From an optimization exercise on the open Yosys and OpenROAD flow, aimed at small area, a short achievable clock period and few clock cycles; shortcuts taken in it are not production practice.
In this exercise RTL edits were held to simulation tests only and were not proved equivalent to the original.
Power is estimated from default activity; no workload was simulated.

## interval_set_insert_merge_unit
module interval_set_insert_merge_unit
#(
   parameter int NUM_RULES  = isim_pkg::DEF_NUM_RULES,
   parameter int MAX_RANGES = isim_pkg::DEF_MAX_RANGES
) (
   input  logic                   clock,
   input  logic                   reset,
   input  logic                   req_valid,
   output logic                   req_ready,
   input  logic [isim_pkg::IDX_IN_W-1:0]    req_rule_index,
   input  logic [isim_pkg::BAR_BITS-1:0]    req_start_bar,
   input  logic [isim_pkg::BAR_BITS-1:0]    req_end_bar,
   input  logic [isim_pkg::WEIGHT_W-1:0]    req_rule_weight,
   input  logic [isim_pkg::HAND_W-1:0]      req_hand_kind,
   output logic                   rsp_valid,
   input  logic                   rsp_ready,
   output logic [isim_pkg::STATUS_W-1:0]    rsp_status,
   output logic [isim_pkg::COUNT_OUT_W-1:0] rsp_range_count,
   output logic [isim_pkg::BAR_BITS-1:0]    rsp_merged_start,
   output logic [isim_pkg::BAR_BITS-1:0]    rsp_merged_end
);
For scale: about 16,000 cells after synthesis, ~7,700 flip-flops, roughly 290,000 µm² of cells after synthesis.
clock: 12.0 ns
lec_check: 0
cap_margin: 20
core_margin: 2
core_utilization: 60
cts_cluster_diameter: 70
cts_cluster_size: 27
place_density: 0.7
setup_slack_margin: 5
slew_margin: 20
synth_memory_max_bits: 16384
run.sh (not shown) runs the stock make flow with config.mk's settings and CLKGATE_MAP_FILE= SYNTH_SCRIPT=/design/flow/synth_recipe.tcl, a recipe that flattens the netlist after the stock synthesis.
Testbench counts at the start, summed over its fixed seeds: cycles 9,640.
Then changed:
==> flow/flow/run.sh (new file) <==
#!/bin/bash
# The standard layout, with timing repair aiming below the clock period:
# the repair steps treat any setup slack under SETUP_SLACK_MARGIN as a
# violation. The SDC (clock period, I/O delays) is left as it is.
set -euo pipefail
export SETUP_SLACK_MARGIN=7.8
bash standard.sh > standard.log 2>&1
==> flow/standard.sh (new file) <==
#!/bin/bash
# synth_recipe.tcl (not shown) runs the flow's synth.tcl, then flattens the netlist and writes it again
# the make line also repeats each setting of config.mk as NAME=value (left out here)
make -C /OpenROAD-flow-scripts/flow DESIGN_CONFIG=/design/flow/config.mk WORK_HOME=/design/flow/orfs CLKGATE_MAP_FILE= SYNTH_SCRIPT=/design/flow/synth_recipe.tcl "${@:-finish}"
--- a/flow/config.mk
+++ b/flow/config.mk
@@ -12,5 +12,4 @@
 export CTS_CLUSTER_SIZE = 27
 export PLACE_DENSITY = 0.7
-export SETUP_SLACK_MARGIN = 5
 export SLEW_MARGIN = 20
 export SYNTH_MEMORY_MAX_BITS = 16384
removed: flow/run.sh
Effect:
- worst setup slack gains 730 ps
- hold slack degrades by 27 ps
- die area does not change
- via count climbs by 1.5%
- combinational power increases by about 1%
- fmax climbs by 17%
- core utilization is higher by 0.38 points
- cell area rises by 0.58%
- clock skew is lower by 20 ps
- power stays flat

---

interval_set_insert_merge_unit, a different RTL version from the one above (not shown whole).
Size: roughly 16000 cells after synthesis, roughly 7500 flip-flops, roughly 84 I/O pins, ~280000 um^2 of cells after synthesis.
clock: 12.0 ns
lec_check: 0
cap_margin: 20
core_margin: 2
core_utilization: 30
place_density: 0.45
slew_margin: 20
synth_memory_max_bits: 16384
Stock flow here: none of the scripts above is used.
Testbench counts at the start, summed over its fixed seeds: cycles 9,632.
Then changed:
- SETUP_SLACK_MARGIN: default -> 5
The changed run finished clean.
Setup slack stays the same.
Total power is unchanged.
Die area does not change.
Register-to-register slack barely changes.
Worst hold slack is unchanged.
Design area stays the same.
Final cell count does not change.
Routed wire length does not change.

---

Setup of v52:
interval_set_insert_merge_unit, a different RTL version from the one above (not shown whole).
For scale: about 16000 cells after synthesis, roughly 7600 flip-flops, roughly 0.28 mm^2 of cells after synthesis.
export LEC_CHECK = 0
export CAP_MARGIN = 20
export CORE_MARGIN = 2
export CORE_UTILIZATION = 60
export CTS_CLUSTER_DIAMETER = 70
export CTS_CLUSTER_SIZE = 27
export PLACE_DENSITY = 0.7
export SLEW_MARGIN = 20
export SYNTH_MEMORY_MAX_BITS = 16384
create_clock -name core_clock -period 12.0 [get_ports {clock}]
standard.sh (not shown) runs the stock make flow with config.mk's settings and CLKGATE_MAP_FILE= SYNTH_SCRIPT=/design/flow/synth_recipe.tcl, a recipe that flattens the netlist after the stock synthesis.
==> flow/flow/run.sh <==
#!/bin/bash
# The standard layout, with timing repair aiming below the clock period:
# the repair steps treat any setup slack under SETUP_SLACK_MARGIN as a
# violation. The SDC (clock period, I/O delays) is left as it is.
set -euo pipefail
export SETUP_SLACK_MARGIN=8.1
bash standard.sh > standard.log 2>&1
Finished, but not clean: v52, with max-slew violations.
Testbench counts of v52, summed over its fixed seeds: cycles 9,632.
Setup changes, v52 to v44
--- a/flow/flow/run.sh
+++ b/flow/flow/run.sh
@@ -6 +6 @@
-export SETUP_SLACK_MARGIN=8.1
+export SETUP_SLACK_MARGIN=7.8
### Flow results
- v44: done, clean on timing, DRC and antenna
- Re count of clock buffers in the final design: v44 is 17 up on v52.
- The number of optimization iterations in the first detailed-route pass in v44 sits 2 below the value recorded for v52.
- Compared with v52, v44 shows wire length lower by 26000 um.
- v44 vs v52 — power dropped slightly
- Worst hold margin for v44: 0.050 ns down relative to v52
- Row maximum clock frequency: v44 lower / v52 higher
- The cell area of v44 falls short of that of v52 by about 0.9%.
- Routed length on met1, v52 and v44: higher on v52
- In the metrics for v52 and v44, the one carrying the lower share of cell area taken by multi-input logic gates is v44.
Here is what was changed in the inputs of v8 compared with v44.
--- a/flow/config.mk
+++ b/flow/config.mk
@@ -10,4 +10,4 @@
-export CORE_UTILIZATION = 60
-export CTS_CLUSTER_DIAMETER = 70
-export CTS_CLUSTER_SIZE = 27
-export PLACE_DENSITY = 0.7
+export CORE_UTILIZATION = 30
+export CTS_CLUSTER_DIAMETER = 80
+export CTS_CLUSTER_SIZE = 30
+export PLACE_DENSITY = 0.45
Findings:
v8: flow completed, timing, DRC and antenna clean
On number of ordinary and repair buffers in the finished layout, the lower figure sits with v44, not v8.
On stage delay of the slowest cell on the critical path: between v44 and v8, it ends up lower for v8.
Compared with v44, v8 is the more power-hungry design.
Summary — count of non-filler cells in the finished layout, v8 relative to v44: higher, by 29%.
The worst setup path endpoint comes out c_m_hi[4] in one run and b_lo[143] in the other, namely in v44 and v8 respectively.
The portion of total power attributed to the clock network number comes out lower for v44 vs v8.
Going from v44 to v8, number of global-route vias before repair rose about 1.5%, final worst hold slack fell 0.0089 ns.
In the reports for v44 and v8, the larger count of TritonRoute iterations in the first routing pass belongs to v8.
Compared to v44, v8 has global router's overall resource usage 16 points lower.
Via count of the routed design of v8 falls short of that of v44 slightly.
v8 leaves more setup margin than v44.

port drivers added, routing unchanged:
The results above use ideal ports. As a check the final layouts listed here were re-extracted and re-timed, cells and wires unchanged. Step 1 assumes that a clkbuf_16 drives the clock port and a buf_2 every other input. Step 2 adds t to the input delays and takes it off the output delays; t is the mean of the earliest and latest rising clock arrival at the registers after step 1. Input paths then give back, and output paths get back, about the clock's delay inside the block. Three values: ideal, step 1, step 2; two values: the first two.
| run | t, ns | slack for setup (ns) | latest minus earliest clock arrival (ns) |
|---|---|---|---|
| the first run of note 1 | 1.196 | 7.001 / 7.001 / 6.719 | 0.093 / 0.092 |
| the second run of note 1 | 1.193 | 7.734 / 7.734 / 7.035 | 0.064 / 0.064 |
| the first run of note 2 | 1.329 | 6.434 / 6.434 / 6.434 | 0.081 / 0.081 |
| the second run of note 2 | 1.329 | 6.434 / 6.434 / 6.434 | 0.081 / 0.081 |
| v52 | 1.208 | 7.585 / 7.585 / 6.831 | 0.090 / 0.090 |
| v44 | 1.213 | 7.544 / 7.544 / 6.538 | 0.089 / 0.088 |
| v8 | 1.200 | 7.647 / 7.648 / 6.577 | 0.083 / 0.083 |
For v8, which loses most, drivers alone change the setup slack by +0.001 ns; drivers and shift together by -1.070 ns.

■ Exercise: Where in the records does the string "more" appear? Copy every line that has it.

■ Result of this exercise:
Compared with v44, v8 is the more power-hungry design.
v8 leaves more setup margin than v44.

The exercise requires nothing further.